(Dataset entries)

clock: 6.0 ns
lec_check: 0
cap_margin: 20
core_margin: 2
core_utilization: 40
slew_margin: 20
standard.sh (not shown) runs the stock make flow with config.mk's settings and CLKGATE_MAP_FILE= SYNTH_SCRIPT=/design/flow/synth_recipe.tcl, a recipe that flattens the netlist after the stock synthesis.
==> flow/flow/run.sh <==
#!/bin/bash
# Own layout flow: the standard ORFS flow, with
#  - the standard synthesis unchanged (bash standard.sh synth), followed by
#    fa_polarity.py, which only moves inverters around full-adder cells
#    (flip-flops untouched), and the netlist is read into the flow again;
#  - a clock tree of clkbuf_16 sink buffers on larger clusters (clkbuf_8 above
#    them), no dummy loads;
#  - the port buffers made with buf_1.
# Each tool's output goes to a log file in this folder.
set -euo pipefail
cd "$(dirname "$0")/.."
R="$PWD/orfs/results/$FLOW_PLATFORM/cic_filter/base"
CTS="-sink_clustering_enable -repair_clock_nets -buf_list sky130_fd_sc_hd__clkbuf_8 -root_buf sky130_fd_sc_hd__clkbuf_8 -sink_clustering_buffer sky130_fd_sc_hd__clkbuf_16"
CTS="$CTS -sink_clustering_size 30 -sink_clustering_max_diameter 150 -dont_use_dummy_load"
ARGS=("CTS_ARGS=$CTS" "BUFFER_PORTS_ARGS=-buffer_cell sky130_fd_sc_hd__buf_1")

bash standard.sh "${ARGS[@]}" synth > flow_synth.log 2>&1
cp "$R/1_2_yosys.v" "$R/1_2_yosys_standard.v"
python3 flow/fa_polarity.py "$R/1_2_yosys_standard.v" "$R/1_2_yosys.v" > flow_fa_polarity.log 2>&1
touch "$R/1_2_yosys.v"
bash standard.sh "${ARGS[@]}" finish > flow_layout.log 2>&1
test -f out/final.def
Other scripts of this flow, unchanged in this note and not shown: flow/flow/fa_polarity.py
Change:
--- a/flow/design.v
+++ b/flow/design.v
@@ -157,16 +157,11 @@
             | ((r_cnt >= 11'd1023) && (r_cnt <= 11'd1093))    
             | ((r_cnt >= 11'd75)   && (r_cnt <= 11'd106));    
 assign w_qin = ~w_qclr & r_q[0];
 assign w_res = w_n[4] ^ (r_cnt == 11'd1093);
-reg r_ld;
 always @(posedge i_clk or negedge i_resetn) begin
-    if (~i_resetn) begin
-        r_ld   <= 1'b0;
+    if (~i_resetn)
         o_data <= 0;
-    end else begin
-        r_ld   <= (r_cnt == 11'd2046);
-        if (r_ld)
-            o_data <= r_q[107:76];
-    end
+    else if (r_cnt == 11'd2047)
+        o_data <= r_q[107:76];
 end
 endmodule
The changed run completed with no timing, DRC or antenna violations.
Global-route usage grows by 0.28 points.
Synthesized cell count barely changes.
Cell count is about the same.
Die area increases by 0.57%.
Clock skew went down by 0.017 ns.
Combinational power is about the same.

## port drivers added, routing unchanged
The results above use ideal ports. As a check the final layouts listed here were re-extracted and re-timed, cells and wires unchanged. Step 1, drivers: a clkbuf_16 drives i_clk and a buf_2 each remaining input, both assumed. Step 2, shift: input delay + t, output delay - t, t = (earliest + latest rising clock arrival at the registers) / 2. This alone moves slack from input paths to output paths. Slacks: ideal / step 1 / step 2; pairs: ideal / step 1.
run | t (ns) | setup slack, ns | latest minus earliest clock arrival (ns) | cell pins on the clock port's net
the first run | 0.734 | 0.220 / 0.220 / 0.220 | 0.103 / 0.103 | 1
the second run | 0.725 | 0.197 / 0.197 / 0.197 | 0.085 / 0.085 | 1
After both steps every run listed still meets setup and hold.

§ **Exercise details**:
Your answer should repeat every entry exactly.

§ **Written solution**:
clock: 6.0 ns
lec_check: 0
cap_margin: 20
core_margin: 2
core_utilization: 40
slew_margin: 20
standard.sh (not shown) runs the stock make flow with config.mk's settings and CLKGATE_MAP_FILE= SYNTH_SCRIPT=/design/flow/synth_recipe.tcl, a recipe that flattens the netlist after the stock synthesis.
==> flow/flow/run.sh <==
#!/bin/bash
# Own layout flow: the standard ORFS flow, with
#  - the standard synthesis unchanged (bash standard.sh synth), followed by
#    fa_polarity.py, which only moves inverters around full-adder cells
#    (flip-flops untouched), and the netlist is read into the flow again;
#  - a clock tree of clkbuf_16 sink buffers on larger clusters (clkbuf_8 above
#    them), no dummy loads;
#  - the port buffers made with buf_1.
# Each tool's output goes to a log file in this folder.
set -euo pipefail
cd "$(dirname "$0")/.."
R="$PWD/orfs/results/$FLOW_PLATFORM/cic_filter/base"
CTS="-sink_clustering_enable -repair_clock_nets -buf_list sky130_fd_sc_hd__clkbuf_8 -root_buf sky130_fd_sc_hd__clkbuf_8 -sink_clustering_buffer sky130_fd_sc_hd__clkbuf_16"
CTS="$CTS -sink_clustering_size 30 -sink_clustering_max_diameter 150 -dont_use_dummy_load"
ARGS=("CTS_ARGS=$CTS" "BUFFER_PORTS_ARGS=-buffer_cell sky130_fd_sc_hd__buf_1")

bash standard.sh "${ARGS[@]}" synth > flow_synth.log 2>&1
cp "$R/1_2_yosys.v" "$R/1_2_yosys_standard.v"
python3 flow/fa_polarity.py "$R/1_2_yosys_standard.v" "$R/1_2_yosys.v" > flow_fa_polarity.log 2>&1
touch "$R/1_2_yosys.v"
bash standard.sh "${ARGS[@]}" finish > flow_layout.log 2>&1
test -f out/final.def
Other scripts of this flow, unchanged in this note and not shown: flow/flow/fa_polarity.py
Change:
--- a/flow/design.v
+++ b/flow/design.v
@@ -157,16 +157,11 @@
             | ((r_cnt >= 11'd1023) && (r_cnt <= 11'd1093))    
             | ((r_cnt >= 11'd75)   && (r_cnt <= 11'd106));    
 assign w_qin = ~w_qclr & r_q[0];
 assign w_res = w_n[4] ^ (r_cnt == 11'd1093);
-reg r_ld;
 always @(posedge i_clk or negedge i_resetn) begin
-    if (~i_resetn) begin
-        r_ld   <= 1'b0;
+    if (~i_resetn)
         o_data <= 0;
-    end else begin
-        r_ld   <= (r_cnt == 11'd2046);
-        if (r_ld)
-            o_data <= r_q[107:76];
-    end
+    else if (r_cnt == 11'd2047)
+        o_data <= r_q[107:76];
 end
 endmodule
The changed run completed with no timing, DRC or antenna violations.
Global-route usage grows by 0.28 points.
Synthesized cell count barely changes.
Cell count is about the same.
Die area increases by 0.57%.
Clock skew went down by 0.017 ns.
Combinational power is about the same.

## port drivers added, routing unchanged
The results above use ideal ports. As a check the final layouts listed here were re-extracted and re-timed, cells and wires unchanged. Step 1, drivers: a clkbuf_16 drives i_clk and a buf_2 each remaining input, both assumed. Step 2, shift: input delay + t, output delay - t, t = (earliest + latest rising clock arrival at the registers) / 2. This alone moves slack from input paths to output paths. Slacks: ideal / step 1 / step 2; pairs: ideal / step 1.
run | t (ns) | setup slack, ns | latest minus earliest clock arrival (ns) | cell pins on the clock port's net
the first run | 0.734 | 0.220 / 0.220 / 0.220 | 0.103 / 0.103 | 1
the second run | 0.725 | 0.197 / 0.197 / 0.197 | 0.085 / 0.085 | 1
After both steps every run listed still meets setup and hold.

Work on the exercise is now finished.